By Tony Tarquini, European Director of Insurance at Pegasystems
Digital transformation has provided the solutions to a great number of customer service ills which have been acting as barriers to business performance for years. Omnichannel approaches to customer service have now transformed the customer experience across the board and raised expectations significantly. Amplified by insuretechs,the fiercely saturated insurance market now needs to address these barriers if they want to maintain share of customers.It’s time for insurance companies to escape the matrix and take notice of the developments that are changing the industry around them.
Why is it then, that some insurers are reluctant to join the digital transformation game?In, surely, the same spirit as any other customer group, policy holders need to feel that they are being supported through their spending decisions. In the current setting, customers also want to feel this support via a range of channels and devices. And the benefits show.
Improvements to services in these areas have already helped personal banking, loans and credit brands to facilitate a seamless and effortless process for on-boarding and customer retention. Meanwhile,the parameters of customer expectations have been similarly transformed elsewhere.
For many in the insurance industry it certainly seems that there has been a misinterpretation of what digital transformation entails. In the 1990s/2000s e-commerce removed a huge tranche of frictional costs in insurance, particularly personal lines distribution by moving to a self-serve model.
Although this was good it was single channel and came at the expense of personalisation of the relationship. As time has progressed, rather than taking advantage of the new tech innovations that are allowing many businesses to excel simultaneously at automation and at-scale relationship building, insurers are perhaps more concerned with merely keeping up with their competitors in other markets. In reality, digitisation began a while ago and some are being left behind.

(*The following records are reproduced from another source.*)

--- config.mk ---
export PLATFORM = sky130hd
export DESIGN_NAME = sipo_operand_loader
export DESIGN_NICKNAME = d
export VERILOG_FILES = /design/src/rtl/sipo_operand_loader.sv
export SDC_FILE = /design/constraint.sdc
export NUM_CORES = 1
export LEC_CHECK = 0
export ABC_CLOCK_PERIOD_IN_PS = 1300
export CORE_ASPECT_RATIO = 0.9
export CORE_UTILIZATION = 39
export DETAILED_ROUTE_END_ITERATION = 8
export HOLD_SLACK_MARGIN = 0.06
export PLACE_DENSITY_LB_ADDON = 0.08
export SLEW_MARGIN = 25
export SYNTH_ARGS = -nofsm -noshare
export SYNTH_HDL_FRONTEND = slang
export SYNTH_SLANG_ARGS = --single-unit
--- constraint.sdc ---
create_clock -name clk -period 1.3 [get_ports clk]
set_clock_uncertainty 0.15 [all_clocks]
set_input_delay 0.26 -clock clk [delete_from_list [all_inputs] [get_ports clk]]
set_output_delay 0.26 -clock clk [all_outputs]
set_load 0.005 [all_outputs]
--- src/rtl/sipo_operand_loader.sv ---
// sipo_operand_loader
//
// Deserialises one frame of NUM_OPS operands, WIDTH bits each, from a single
// serial line and hands the completed set to the multiplier core over a
// valid/ready handshake. Operand 0 is multiplicand A, operand 1 is multiplier B.
// The serial side stalls (in_ready=0) while a completed frame is waiting.
//
// Optional feature macro: SIPO_PARITY_EN
//   When defined, each frame carries one trailing even-parity bit after the
//   last data bit. That bit is counted in bit_count but not stored in ops.
//   parity_err is latched when the frame completes and is held through FULL.
//   When the macro is not defined, parity_err is tied to 0.
//
// Ports:
//   clk         in   rising-edge clock
//   reset_n     in   asynchronous active-low reset
//   serial_in   in   serial data bit
//   in_valid    in   serial_in carries a valid bit this cycle
//   in_ready    out  loader accepts a bit this cycle (state LOAD)
//   abort       in   synchronous frame discard, highest priority
//   ops         out  operand i on ops[i*WIDTH +: WIDTH]
//   out_valid   out  ops holds a complete frame (state FULL)
//   out_ready   in   consumer accepts the frame
//   bit_count   out  accepted bits in the current frame
//   parity_err  out  frame parity check result (1 = error)
//
// State | meaning
// ------+-----------------------------------------------------------
// LOAD  | accepting serial bits into ops, in_ready=1
// FULL  | frame complete, out_valid=1, serial input ignored

module sipo_operand_loader #(
    parameter  int WIDTH      = 4,
    parameter  int NUM_OPS    = 2,
    parameter  int MSB_FIRST  = 1,
    localparam int DATA_BITS  = NUM_OPS * WIDTH,
`ifdef SIPO_PARITY_EN
    localparam int FRAME_BITS = DATA_BITS + 1,
`else
    localparam int FRAME_BITS = DATA_BITS,
`endif
    localparam int CW         = $clog2(FRAME_BITS + 1)
) (
    input  logic                 clk,
    input  logic                 reset_n,
    input  logic                 serial_in,
    input  logic                 in_valid,
    output logic                 in_ready,
    input  logic                 abort,
    output logic [DATA_BITS-1:0] ops,
    output logic                 out_valid,
    input  logic                 out_ready,
    output logic [CW-1:0]        bit_count,
    output logic                 parity_err
);

    typedef enum logic {
        ST_LOAD = 1'b0,
        ST_FULL = 1'b1
    } state_t;

    state_t               state_q;
    state_t               state_d;
    logic                 accept;
    logic                 last_bit;
    logic                 handshake;
    logic [DATA_BITS-1:0] ops_d;

    assign in_ready  = (state_q == ST_LOAD);
    assign out_valid = (state_q == ST_FULL);
    assign accept    = in_valid && in_ready;
    assign handshake = out_valid && out_ready;
    assign last_bit  = (bit_count == CW'(FRAME_BITS - 1));

    always_ff @(posedge clk or negedge reset_n) begin
        if (!reset_n) begin
            state_q <= ST_LOAD;
        end else begin
            state_q <= state_d;
        end
    end

    always_comb begin
        state_d = state_q;
        if (abort) begin
            state_d = ST_LOAD;
        end else begin
            case (state_q)
                ST_LOAD: if (accept && last_bit) state_d = ST_FULL;
                ST_FULL: if (out_ready)          state_d = ST_LOAD;
                default:                         state_d = ST_LOAD;
            endcase
        end
    end

    // Only the operand addressed by the current bit position shifts. The
    // parity bit position (bit_count == DATA_BITS) matches no operand, so it
    // never lands in ops.
    always_comb begin
        ops_d = ops;
        for (int i = 0; i < NUM_OPS; i++) begin
            if (bit_count >= CW'(i * WIDTH) && bit_count < CW'((i + 1) * WIDTH)) begin
                if (MSB_FIRST != 0) begin
                    ops_d[i*WIDTH +: WIDTH] = {ops[i*WIDTH +: WIDTH-1], serial_in};
                end else begin
                    ops_d[i*WIDTH +: WIDTH] = {serial_in, ops[i*WIDTH+1 +: WIDTH-1]};
                end
            end
        end
    end

    always_ff @(posedge clk or negedge reset_n) begin
        if (!reset_n) begin
            ops       <= '0;
            bit_count <= '0;
        end else if (abort) begin
            ops       <= '0;
            bit_count <= '0;
        end else if (handshake) begin
            // ops is held after the handshake; it is overwritten bit by bit.
            bit_count <= '0;
        end else if (accept) begin
            ops       <= ops_d;
            bit_count <= bit_count + CW'(1);
        end
    end

`ifdef SIPO_PARITY_EN
    logic par_acc;

    always_ff @(posedge clk or negedge reset_n) begin
        if (!reset_n) begin
            par_acc    <= 1'b0;
            parity_err <= 1'b0;
        end else if (abort || handshake) begin
            par_acc    <= 1'b0;
            parity_err <= 1'b0;
        end else if (accept) begin
            par_acc <= par_acc ^ serial_in;
            if (last_bit) begin
                parity_err <= par_acc ^ serial_in;
            end
        end
    end
`else
    assign parity_err = 1'b0;
`endif

endmodule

Amid competitive pressures, those who have not yetembraced digital tools due to perceived barriers can still achieve strategic advantage.
The biggest barrier to any digital transformation project tends to be legacy systems. This is no different for insurers, many of which have to navigate a maze of old, intertwined, disparate systems, each in a different stage of data transformation.
In the wake of insurtechs, which seemingly take on the digital leg work for insurers, the digitisation battle may seem futile. This is especially the case as Big Tech brands Amazon and Google enter the playing field.
And since most insurtechs appear to specialise in industry niches, they might not initially pose much of a threat to the traditional insurer’s wider customer bases. However, the vast volumes of insurtechs that are entering the markets are collectively poaching customers and making a significant notch in insurers’ share of customers. It is a case of death by a thousand cuts.
Insurers who want to avoid losing their customers in the digital shift will have to consider their options.Understanding and responding to a customer always has and still is the key to building a good customer relationship. Technology platforms which collect specific datapoints offer the best solution to discovering customer product, service and payment preferences in a world which has transcended a necessity for face-to-face meetings.From-click to buy cover, digitised quote acceptance and the ability to change cover online, customers seek end-to-end customer journeys which are effortless, comprehensive and instant.
The nature of most insurance businesses’ vertical markets will dictate the number and type of operational systems, processes and variables it uses. Performing much the same way insurtechs do to speed up the process, insurance companies can accurately emulate them using a code layer from the back end. This can identify key areas of need for the customer and deliver on them using AI and machine learning processes as silent partners to intelligently inform customer interactions ensuring that they are objectively helpful, proactive and ultimately personal.
This approach should be equally effective across the communication spectrum. Simply providing an alternative platform is the first step, but to taking full advantage of popular digital channels like mobile, chat, social and web requires uniformity throughout the omnichannel customer experience.
A project of this type might seem overwhelming at the beginning of the digital journey. Arguably more daunting, however, is the prospect of attempting to operate and remain competitive without smart technologies.
As industry leaders slowly start the ball rolling, it will become clear that a collaborative approach to getting insurance on the digital road map is necessary.
Entrance into to a new, sustainable era of insurance that embraces technology will likely result in operational changes.Insurers who don’t want to be left behind may introduce executive roles to manage end-to-end business responsibilities such as heads of customer experience.
One thing is for certain: the digital reformation is on its way. If traditional insurers continue as they are, the insurtechs will no doubt pick up the digital slack,particularly in distribution. By default those legacy players will be opting in to becoming a back-end service provider to the insurtechs.
As a strategic choice, it may be a valid option. However, insurers will risk their relationships with reinsurers with reservations about introducing primary carriers. Slightly more worrying, this model empowers the insurtechs to take control over their commission and eventually the premium, encouraging competitive pricing between insurance brands as they vie to ensure representation.
As the future of the market unfolds, insurers will have one overarching choice to make, and the speed at which digitisation can be achieved will influence the strategic decisions to follow. Although it’s not too late to make the change, now is the time for insurers to decide whether to take the blue pill or the red pill when it comes to digital transformation.